De Novo Production of Glycyrrhetic Acid 3-O-mono- β-D-glucuronide in Saccharomyces cerevisiae
- PMID: 34888299
- PMCID: PMC8650490
- DOI: 10.3389/fbioe.2021.709120
De Novo Production of Glycyrrhetic Acid 3-O-mono- β-D-glucuronide in Saccharomyces cerevisiae
Abstract
Glycyrrhetic acid 3-O-mono-β-D-glucuronide (GAMG) is a rare compound in licorice and its short supply limits the wide applications in the pharmaceutical, cosmetic, and food industries. In this study, de novo biosynthesis of GAMG was achieved in engineered Saccharomyces cerevisiae strains based on the CRISPR/Cas9 genome editing technology. The introduction of GAMG biosynthetic pathway resulted in the construction of a GAMG-producing yeast strain for the first time. Through optimizing the biosynthetic pathway, improving the folding and catalysis microenvironment for cytochrome P450 enzymes (CYPs), enhancing the supply of UDP-glucuronic acid (UDP-GlcA), preventing product degradation, and optimizing the fermentation conditions, the production of GAMG was increased from 0.02 μg/L to 92.00 μg/L in shake flasks (4,200-fold), and the conversion rate of glycyrrhetic acid (GA) to GAMG was higher than 56%. The engineered yeast strains provide an alternative approach for the production of glycosylated triterpenoids.
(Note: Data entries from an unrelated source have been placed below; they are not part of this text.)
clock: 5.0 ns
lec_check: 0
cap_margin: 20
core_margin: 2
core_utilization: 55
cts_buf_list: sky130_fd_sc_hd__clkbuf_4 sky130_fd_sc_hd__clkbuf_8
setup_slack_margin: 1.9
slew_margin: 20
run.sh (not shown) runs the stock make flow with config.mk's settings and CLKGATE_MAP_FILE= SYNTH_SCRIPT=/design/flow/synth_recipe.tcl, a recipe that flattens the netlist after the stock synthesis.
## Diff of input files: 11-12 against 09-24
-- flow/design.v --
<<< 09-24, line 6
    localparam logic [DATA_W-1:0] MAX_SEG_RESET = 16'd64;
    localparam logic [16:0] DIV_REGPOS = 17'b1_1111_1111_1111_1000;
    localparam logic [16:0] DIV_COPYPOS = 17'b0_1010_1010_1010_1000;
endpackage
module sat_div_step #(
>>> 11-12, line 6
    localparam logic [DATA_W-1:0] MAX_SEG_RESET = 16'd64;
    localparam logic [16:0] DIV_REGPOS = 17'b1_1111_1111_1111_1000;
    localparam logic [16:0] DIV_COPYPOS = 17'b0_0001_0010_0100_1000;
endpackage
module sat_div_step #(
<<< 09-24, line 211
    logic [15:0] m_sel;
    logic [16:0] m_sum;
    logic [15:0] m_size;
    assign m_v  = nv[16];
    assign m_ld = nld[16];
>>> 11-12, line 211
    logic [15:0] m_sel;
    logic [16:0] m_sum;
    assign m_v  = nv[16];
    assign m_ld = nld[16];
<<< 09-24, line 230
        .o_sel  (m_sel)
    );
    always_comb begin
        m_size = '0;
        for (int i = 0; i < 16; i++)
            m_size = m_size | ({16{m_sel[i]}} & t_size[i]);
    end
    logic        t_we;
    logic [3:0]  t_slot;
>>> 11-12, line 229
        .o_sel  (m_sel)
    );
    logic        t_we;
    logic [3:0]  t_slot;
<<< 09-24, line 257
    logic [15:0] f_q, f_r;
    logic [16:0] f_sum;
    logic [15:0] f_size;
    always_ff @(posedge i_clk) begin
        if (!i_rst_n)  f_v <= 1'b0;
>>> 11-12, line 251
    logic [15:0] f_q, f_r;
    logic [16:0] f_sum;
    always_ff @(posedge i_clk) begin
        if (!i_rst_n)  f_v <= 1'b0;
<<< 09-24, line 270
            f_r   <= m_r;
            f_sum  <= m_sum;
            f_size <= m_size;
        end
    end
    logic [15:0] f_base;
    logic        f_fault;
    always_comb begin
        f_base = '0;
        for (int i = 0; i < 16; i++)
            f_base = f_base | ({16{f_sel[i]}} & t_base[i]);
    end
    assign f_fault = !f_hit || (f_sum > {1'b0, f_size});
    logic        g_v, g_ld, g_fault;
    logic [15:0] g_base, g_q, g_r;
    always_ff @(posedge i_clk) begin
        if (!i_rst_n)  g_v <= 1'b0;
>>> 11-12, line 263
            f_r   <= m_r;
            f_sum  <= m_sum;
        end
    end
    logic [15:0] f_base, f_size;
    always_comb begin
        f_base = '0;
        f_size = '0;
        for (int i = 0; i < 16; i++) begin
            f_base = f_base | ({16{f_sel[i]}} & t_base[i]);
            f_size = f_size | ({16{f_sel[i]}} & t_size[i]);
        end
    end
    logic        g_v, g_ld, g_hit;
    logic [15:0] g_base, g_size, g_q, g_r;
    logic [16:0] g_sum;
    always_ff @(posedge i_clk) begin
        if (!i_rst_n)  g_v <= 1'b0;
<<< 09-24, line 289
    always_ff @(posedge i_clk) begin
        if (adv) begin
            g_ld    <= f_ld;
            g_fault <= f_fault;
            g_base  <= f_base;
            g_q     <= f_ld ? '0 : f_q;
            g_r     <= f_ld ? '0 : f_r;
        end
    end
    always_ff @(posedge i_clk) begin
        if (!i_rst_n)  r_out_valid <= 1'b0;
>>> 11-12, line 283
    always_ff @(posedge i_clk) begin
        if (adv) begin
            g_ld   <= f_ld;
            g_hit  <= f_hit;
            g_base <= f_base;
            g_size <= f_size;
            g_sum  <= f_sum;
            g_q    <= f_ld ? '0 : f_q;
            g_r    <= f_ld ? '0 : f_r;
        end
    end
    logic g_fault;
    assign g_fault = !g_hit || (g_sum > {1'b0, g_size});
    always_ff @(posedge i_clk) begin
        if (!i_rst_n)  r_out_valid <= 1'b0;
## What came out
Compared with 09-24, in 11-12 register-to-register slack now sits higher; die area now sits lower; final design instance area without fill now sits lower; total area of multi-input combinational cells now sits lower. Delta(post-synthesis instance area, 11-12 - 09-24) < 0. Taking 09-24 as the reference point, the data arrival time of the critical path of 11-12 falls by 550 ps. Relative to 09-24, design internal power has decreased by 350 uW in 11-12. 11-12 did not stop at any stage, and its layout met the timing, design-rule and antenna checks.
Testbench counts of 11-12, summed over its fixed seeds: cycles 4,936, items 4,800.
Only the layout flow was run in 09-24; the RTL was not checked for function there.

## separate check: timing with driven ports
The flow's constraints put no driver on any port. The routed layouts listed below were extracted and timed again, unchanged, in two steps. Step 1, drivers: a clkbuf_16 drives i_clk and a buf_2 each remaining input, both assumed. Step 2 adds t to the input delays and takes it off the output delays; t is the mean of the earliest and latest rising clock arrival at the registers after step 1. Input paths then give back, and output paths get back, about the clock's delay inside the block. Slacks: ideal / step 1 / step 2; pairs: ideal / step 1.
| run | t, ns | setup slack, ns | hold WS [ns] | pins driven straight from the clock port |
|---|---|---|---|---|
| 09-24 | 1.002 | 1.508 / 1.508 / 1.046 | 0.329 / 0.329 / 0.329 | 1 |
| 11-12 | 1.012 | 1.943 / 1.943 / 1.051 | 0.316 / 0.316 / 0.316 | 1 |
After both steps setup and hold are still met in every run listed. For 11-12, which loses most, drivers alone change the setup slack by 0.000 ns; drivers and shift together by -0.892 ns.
Keywords: CRISPR/Cas9; Saccharomyces cerevisiae; cytochrome P450 enzymes (CYPs); glycyrrhetic acid 3-O-mono-β-D-glucuronide (GAMG); metabolic engineering.
Copyright © 2021 Huang, Jiang, Ren, Yin, Sun, Liu and Liu.
Conflict of interest statement
The authors declare that the research was conducted in the absence of any commercial or financial relationships that could be construed as a potential conflict of interest.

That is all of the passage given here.